A lot of us grow up with our futures already outlined for us. Not intentionally, not maliciously, just
quietly—through comments at family dinners, through comparisons to cousins, through the way adults
beam when a child says they want to be a doctor. It’s subtle at first. It feels harmless. But as you get older,
it turns into something heavier: a script you’re scared to rewrite.
For so many students, especially those from immigrant, racialized, or working-class families, the path
isn’t just suggested; it’s pretty much predetermined. Medicine. Engineering. Law. Careers that symbolize
stability, respect, upward mobility, and everything our parents fought for and sacrificed so we could “have
a better life.” The problem is that sometimes the life they imagine feels nothing like the life you want.
And no one tells you you’re allowed to question that.
No one tells you that if studying for the MCAT is draining the joy out of your weeks, or if the thought of
medical school makes your chest feel tight instead of excited, you don’t have to keep pretending you’re
fine. No one tells you that burnout isn’t a rite of passage, or that you don’t owe it to anyone to keep
pushing when your body and mind are screaming for air. We’re taught to treat exhaustion like a badge of
honour instead of a warning sign. But here’s the part most people learn too late: following a path you
don’t want just makes you lose yourself more quietly.
There was a time when I thought becoming a doctor was the only version of success I was allowed to
have. I had convinced myself that anything else would disappoint people. And when I finally let myself
step off that path, when I finally admitted it wasn’t for me, I watched people I truly thought were “my
people” look at me differently. They didn’t say it outright, but the message was clear enough: shifting
career paths meant I wasn’t as smart, as ambitious, or as capable as they thought. They made me question
my own intelligence, my own future, my own value. And for a while, I internalized all of it. I really
believed I might be ruining my life. But the truth is, the moment I walked away from a path that was
draining me, I walked toward one that feels like mine. I’m studying something I actually love, working
toward goals that align with my strengths instead of fighting them. I feel grounded, steady, and more
myself than I ever did trying to force a dream that never belonged to me in the first place.

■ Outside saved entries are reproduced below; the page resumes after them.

===== src/rtl/uart_pkg.sv =====
// uart_pkg: shared UART state encoding and configuration constants.
package uart_pkg;
  typedef enum logic [2:0] {IDLE, START, DATA, PARITY, STOP} state_t;
  localparam logic PARITY_EVEN = 1'b0;
  localparam logic PARITY_ODD  = 1'b1;
  localparam logic STOP_1      = 1'b0;
  localparam logic STOP_2      = 1'b1;
endpackage


===== src/rtl/uart_rx_sync.sv =====
// uart_rx_sync: 2-flop synchronizer for the serial line (idle high) plus falling-edge pulse.
module uart_rx_sync (
  input  logic clk_i,
  input  logic rst_i,
  input  logic rx_i,
  output logic line,
  output logic fall
);
  logic s1, prev;
  always_ff @(posedge clk_i or posedge rst_i)
    if (rst_i) {prev, line, s1} <= '1;
    else       {prev, line, s1} <= {line, s1, rx_i};
  assign fall = prev & ~line;
endmodule


===== src/rtl/uart_rx_deserializer.sv =====
// uart_rx_deserializer: UART receiver, LSB-first frames with optional parity and 1/2 stop bits.
// Define UART_RX_MAJORITY_VOTE_EN to take each bit as the majority of three mid-bit samples.
module uart_rx_deserializer
  import uart_pkg::*;
#(
  parameter int DATA_UART = 8,
  parameter int DIV_SIZE  = 16
) (
  input  logic                 clk_i,
  input  logic                 rst_i,
  input  logic                 en_i,
  input  logic                 stop_bits_i,
  input  logic                 parity_bit_i,
  input  logic                 parity_bit_mode_i,
  input  logic [DIV_SIZE-1:0]  baud_div_i,
  input  logic                 rx_i,
  output logic [DATA_UART-1:0] rx_data_o,
  output logic                 rx_valid_o,
  output logic                 rx_parity_err_o,
  output logic                 rx_frame_err_o,
  output logic                 busy_o
);
  localparam int IW = $clog2(DATA_UART);
  logic line, fall;
  uart_rx_sync u_sync (.clk_i, .rst_i, .rx_i, .line, .fall);
  state_t state, state_d;
  logic [DIV_SIZE-1:0] cnt, div_q, mid;
  logic [IW-1:0] bit_idx;
  logic [DATA_UART-1:0] shift;
  logic stop_idx, stop_q, par_q, mode_q, perr_acc, ferr_acc;
  logic tick, bit_v, last_cnt, last_stop, push;
  assign mid       = div_q >> 1;
  assign last_cnt  = cnt == div_q - DIV_SIZE'(1);
  assign last_stop = stop_q == STOP_1 || stop_idx;
`ifdef UART_RX_MAJORITY_VOTE_EN
  logic s_a, s_b;
  assign tick  = cnt == mid + DIV_SIZE'(1);
  assign bit_v = (s_a & s_b) | (s_a & line) | (s_b & line);
  always_ff @(posedge clk_i or posedge rst_i)
    if (rst_i) begin
      s_a <= 1'b1;
      s_b <= 1'b1;
    end else begin
      if (cnt == mid - DIV_SIZE'(1)) s_a <= line;
      if (cnt == mid) s_b <= line;
    end
`else
  assign tick  = cnt == mid;
  assign bit_v = line;
`endif
  assign push   = state == STOP && tick && last_stop && en_i;
  assign busy_o = state != IDLE;
  always_comb begin
    state_d = state;
    case (state)
      IDLE:    if (fall) state_d = START;
      START:   if (tick && bit_v) state_d = IDLE;
               else if (last_cnt) state_d = DATA;
      DATA:    if (last_cnt && bit_idx == IW'(DATA_UART - 1)) state_d = par_q ? PARITY : STOP;
      PARITY:  if (last_cnt) state_d = STOP;
      STOP:    if (tick && last_stop) state_d = IDLE;
      default: state_d = IDLE;
    endcase
    if (!en_i) state_d = IDLE;
  end
  always_ff @(posedge clk_i or posedge rst_i)
    if (rst_i) state <= IDLE;
    else       state <= state_d;
  always_ff @(posedge clk_i or posedge rst_i)
    if (rst_i) begin
      cnt             <= '0;
      div_q           <= '0;
      bit_idx         <= '0;
      shift           <= '0;
      stop_idx        <= 1'b0;
      stop_q          <= 1'b0;
      par_q           <= 1'b0;
      mode_q          <= 1'b0;
      perr_acc        <= 1'b0;
      ferr_acc        <= 1'b0;
      rx_data_o       <= '0;
      rx_valid_o      <= 1'b0;
      rx_parity_err_o <= 1'b0;
      rx_frame_err_o  <= 1'b0;
    end else begin
      rx_valid_o <= push;
      cnt        <= (state == IDLE || state_d == IDLE || last_cnt) ? '0 : cnt + DIV_SIZE'(1);
      if (state == IDLE && state_d == START) begin
        div_q    <= baud_div_i;
        stop_q   <= stop_bits_i;
        par_q    <= parity_bit_i;
        mode_q   <= parity_bit_mode_i;
        bit_idx  <= '0;
        stop_idx <= 1'b0;
        perr_acc <= 1'b0;
        ferr_acc <= 1'b0;
      end
      if (state == DATA && tick) shift <= {bit_v, shift[DATA_UART-1:1]};
      if (state == DATA && last_cnt) bit_idx <= bit_idx + IW'(1);
      if (state == PARITY && tick) perr_acc <= bit_v != (^shift ^ (mode_q == PARITY_ODD));
      if (state == STOP && tick) ferr_acc <= ferr_acc | ~bit_v;
      if (state == STOP && last_cnt) stop_idx <= 1'b1;
      if (push) begin
        rx_data_o       <= shift;
        rx_parity_err_o <= perr_acc;
        rx_frame_err_o  <= ferr_acc | ~bit_v;
      end
    end
endmodule


===== config.mk =====
export PLATFORM = sky130hd
export DESIGN_NAME = uart_rx_deserializer
export DESIGN_NICKNAME = d
export VERILOG_FILES = /design/src/rtl/uart_pkg.sv /design/src/rtl/uart_rx_sync.sv /design/src/rtl/uart_rx_deserializer.sv
export SDC_FILE = /design/constraint.sdc
export NUM_CORES = 1
export LEC_CHECK = 0
export ABC_AREA = 0
export BUFFER_PORTS_ARGS = -buffer_cell sky130_fd_sc_hd__buf_2
export CORE_MARGIN = 2
export CORE_UTILIZATION = 64
export CTS_CLUSTER_DIAMETER = 150
export DETAILED_ROUTE_END_ITERATION = 10
export HOLD_SLACK_MARGIN = 0.05
export PLACE_DENSITY_LB_ADDON = 0.3
export SYNTH_ARGS = -nofsm -noshare
export SYNTH_HDL_FRONTEND = slang
export SYNTH_HIERARCHICAL = 1
export SYNTH_SLANG_ARGS = --single-unit

===== constraint.sdc =====
create_clock -name clk_i -period 5.6 [get_ports clk_i]
set_input_delay 0.56 -clock clk_i [delete_from_list [all_inputs] [get_ports clk_i]]
set_output_delay 0.56 -clock clk_i [all_outputs]
set_load 0.005 [all_outputs]

==> key figures <==
Timing
  • Final hold violations: 0
  • Slew of the pin with the lowest slew margin: 931 ps
  • TNS Setup: 0 ps
  • Fin. max-slew vios: 0
  • Tmin final: 3070 ps
  • Clk_skew: 8.13 ps
  • Max-Slew Margin vs Limit: 0.377
  • Final period util: 0.548
  • Slack of the critical path: 2530 ps
  • RSZ-0062 raised after global routing: no
  • Fmax achieved: 0.326 GHz
  • Setup Viol. Count Final: 0

Worst setup path
  • Max stage delay on crit path: 750 ps
  • Critical path cell sequence: xor2_1 -> or4_1 -> nor4_2 -> nand3_1 -> nor2_1 -> mux2_2
  • Critical path startpoint: cnt[0]
  • Worst flop-to-flop path endpoint: rx_data_o[1]
  • Crit start category: register
  • Family with the most delay on the worst path: simple AND/OR/NAND/NOR gates
  • R2R depth: 6
  • Slowest stage cell on the critical path: nor2_1
  • Worst-path fanout max: 12
  • R2r setup slk: 2530 ps
  • Critical Path AT: 3310 ps
  • Worst flop-to-flop path startpoint: cnt[0]
  • Crit Path Class: register to register
  • CP bufs+invs: 0
  • WP data required: 5840 ps
  • Crit. End Element: register

Global route
  • Overflow after GRT: 0
  • Initial antenna violation count: 0
  • Largest net degree at the start of global routing: 64
  • Total track usage: 0.244
  • First-pass GRT wire length: 11,800 um
  • Number of global-route vias before repair: 2,512

CTS
  • Sink Count: 66
  • H-tree levels: 3
  • Number of CTS-inserted buffers: 9
  • TritonCTS clock tree: yes
  • CTS resizes: 0
  • Bufs on Longest Clock Path: 2
  • Root Driver: clkbuf_8
  • Clock latency on the worst-skew pair: 350 ps
  • CTS hold repair buffers: 0
  • Setup Fix Bufs, Post-CTS: 0
  • Worst-path clk slew: 80 ps

Yosys
  • Register area share after synthesis: 0.449
  • Post-synth top area cell: dfrtp_1
  • Post-synth top area share: 0.428
  • Synth Register Bits: 66
  • Distinct cells, synth: 54
  • Synthesized area per cell: 10.7 um2
  • Cell area after synthesis: 3680 um2
  • Syn_nets: 370
  • Ys async rst share: 1.00
  • Most used DFF post-synth: dfrtp_1
  • Post-synth EDFFs: 0
  • Synth warn: 6
  • Area contributors post-synth: dfrtp_1 (43%), mux2_2 (11%), xnor2_1 (8.8%)
  • Mapped Cells: 343

Route
  • Vias per cell: 5.81
  • Drt pass-1 iters: 4
  • DRC viols: 0
  • DR WL/cell: 15.6 um
  • Post-DRT Antenna Nets: 0
  • Detailed Route WL: 7000 um
  • Detailed-route via count: 2,610
  • Initial DRC Count: 130

Pwr
  • PnR Total Power: 1200 uW
  • Leak: 0.00179 uW
  • Cell Pwr Density: 295 nW/um2
  • Max rail drop VDD: 0.246 mV

Flow run
  • Max_cap viols: 0

Cells and area
  • Nets: 399
  • # diodes: 0
  • Area grow syn2layout: 10.5%
  • Final Util: 0.735
  • Share of cells above drive strength 1: 0.279

Placed design
  • Setup WS pre-CTS: 2560 ps
  • DP HPWL: 5060 um
  • Routability cong.: 0.908
  • IO Port Bufs: 34

Die
  • Initial Utilization: 0.665
  • # IOs: 35
  • Row count: 27
  • Chip height: 79.9 um
  • Die area: 6380 um2
  • Core area: 5540 um2
  • DIE WIDTH: 79.9 um

Run status
  • Outcome: finished clean

Worst hold path
  • Worst min-delay path class: input port to asynchronous set/reset pin
worst max path at each step:
stage                         to  cells after the start
finish              rx_data_o[1]                      6
global placement    rx_data_o[1]                      6
floorplan                 cnt[0]                     10
detailed placement  rx_data_o[1]                      6
CTS                 rx_data_o[1]                      6
global route        rx_data_o[2]                      6
report_power, final:
part | leakage [uW] | internal [uW] | total (uW) | switching (uW)
logic | 0.000813 | 106 | 204 | 98.9
registers | 0.000871 | 510 | 577 | 67.4
clock network | 0.000103 | 214 | 418 | 204
through the flow:
step	hold slack (ps)	instance area [um2]	cells
2_1_floorplan	345	3680	343
3_3_place_gp	346	3860	433
3_5_place_dp	351	3860	433
4_1_cts	258	4070	449
5_1_grt	274	4070	449
6_report	266	4070	449
layout make-up:
class,count,area [um2]
Multi-Input combinational cell,245,1880
Inverter,14,52.6
Fill cell,380,1470
Tap cell,72,90.1
Timing Repair Buffer,36,185
Clock inverter,7,83.8
Clock buffer,9,124
Sequential cell,66,1660
cells in the final DEF, fill, tap and decap left out, drive strengths merged, types with 5 or more instances in the layout:
cell / instances
a21oi: 8
a31oi: 6
and3: 5
buf: 36
clkbuf: 9
dfrtp: 63
inv: 18
mux2: 36
nand2: 16
nand3: 19
nor2: 29
nor3: 9
nor4: 7
xnor2: 37
xor2: 20
metal layers:
layer  global-route usage  vias to the layer above  part of all wire
met5                    0                        -                 0
met4               0.0881                        0             0.018
met3               0.0690                       12             0.047
met2                0.400                       68              0.51
met1                0.308                     1277              0.43
li1                     -                     1253                 -
cells by family after synthesis:
kind of cell	after synthesis	synth area share
buf+inv	32	0.0407
flops	66	0.449
compound gates	40	0.0805
fa+ha+maj	4	0.0136
xor+xnor	57	0.135
mux	39	0.118
simple gates	105	0.162
synth_stat cells (2+ instances only):
library cell   n
clkbuf_1      11
ha_1           4
nor3_1         8
nor4_1         3
nor4_2         2
mux2i_1        3
mux2_2        36
and3_1         5
or3_1          2
buf_2          3
a31oi_1        5
xor2_1        20
dfstp_2        3
a211o_1        2
a21o_1         2
o21ai_0        4
nor2_1        28
nor4_4         2
nand2_1       16
nand2b_1       4
nand3_1       19
xnor2_1       37
a21oi_1        8
and2_1         2
dfrtp_1       63
o2111ai_1      2
nand4_1        4
o21a_1         4
inv_1         14
buf_6          3
state kept, by name, summed over array words and instances, names as in the netlist, 3 cells and up:
register   flops
shift          8
div_q         16
bit_idx        3
state          3
rx_data_o      8
cnt           16
No activity file was read; power rests on OpenSTA's default activity.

When you’re being suffocated by expectations, it can change you. You start to see every assignment,
every exam, every grade, as proof of whether or not you’re enough. You start measuring your worth in
outcomes. And the worst part? It can twist how you view other people. Suddenly, someone else’s success
becomes a reminder of your own struggle. A friend’s acceptance letter feels like your personal failure.
Someone’s opportunity feels like evidence that you’re falling behind.
Pressure doesn’t just burn you out. It hardens you. It makes you resentful in ways you don’t want to be.
But that’s not who you are, and deep down you know it.
When we stay in the boxes our parents built, we don’t just limit our futures, we limit our ability to be
good friends, good partners, good people. When you’re constantly fighting to meet expectations that drain
you, you stop having space, patience, or compassion for the people around you. And then you feel guilty
for that too. It’s an endless cycle of not feeling like enough.
But here’s the thing no one ever says plainly: you are not responsible for living your parents’ dreams. You
are responsible for building a life you can actually live. That’s not disrespectful. That’s not betrayal.
That’s survival. At some point, you have to choose the version of yourself you’re willing to grow into.
Not the one that makes your family look good. Not the one that satisfies old expectations. Not the one that
keeps the peace. The one that makes your life feel worth waking up to.
Because the truth is, you are the one who will live this life, not your parents. You are the one who will sit
in a classroom you don’t care about, work shifts in a field that drains you, or wake up in a career that
leaves you empty. And the older you get, the harder it becomes to walk away. The more you feel like
you’ve invested too much to quit. The more you convince yourself you “owe it to them.”
But you don’t. Your parents’ love should not hinge on your suffering. And if it feels like it does, that’s
even more reason to choose differently; because you deserve a life where your joy isn’t something you
have to apologize for. So let yourself question the path you’re on. Let yourself acknowledge when
something isn’t right for you. Let yourself admit when you’re miserable, or lost, or simply uninterested.
Let yourself choose a major, a career, a lifestyle that you actually want; even if it’s not the impressive one.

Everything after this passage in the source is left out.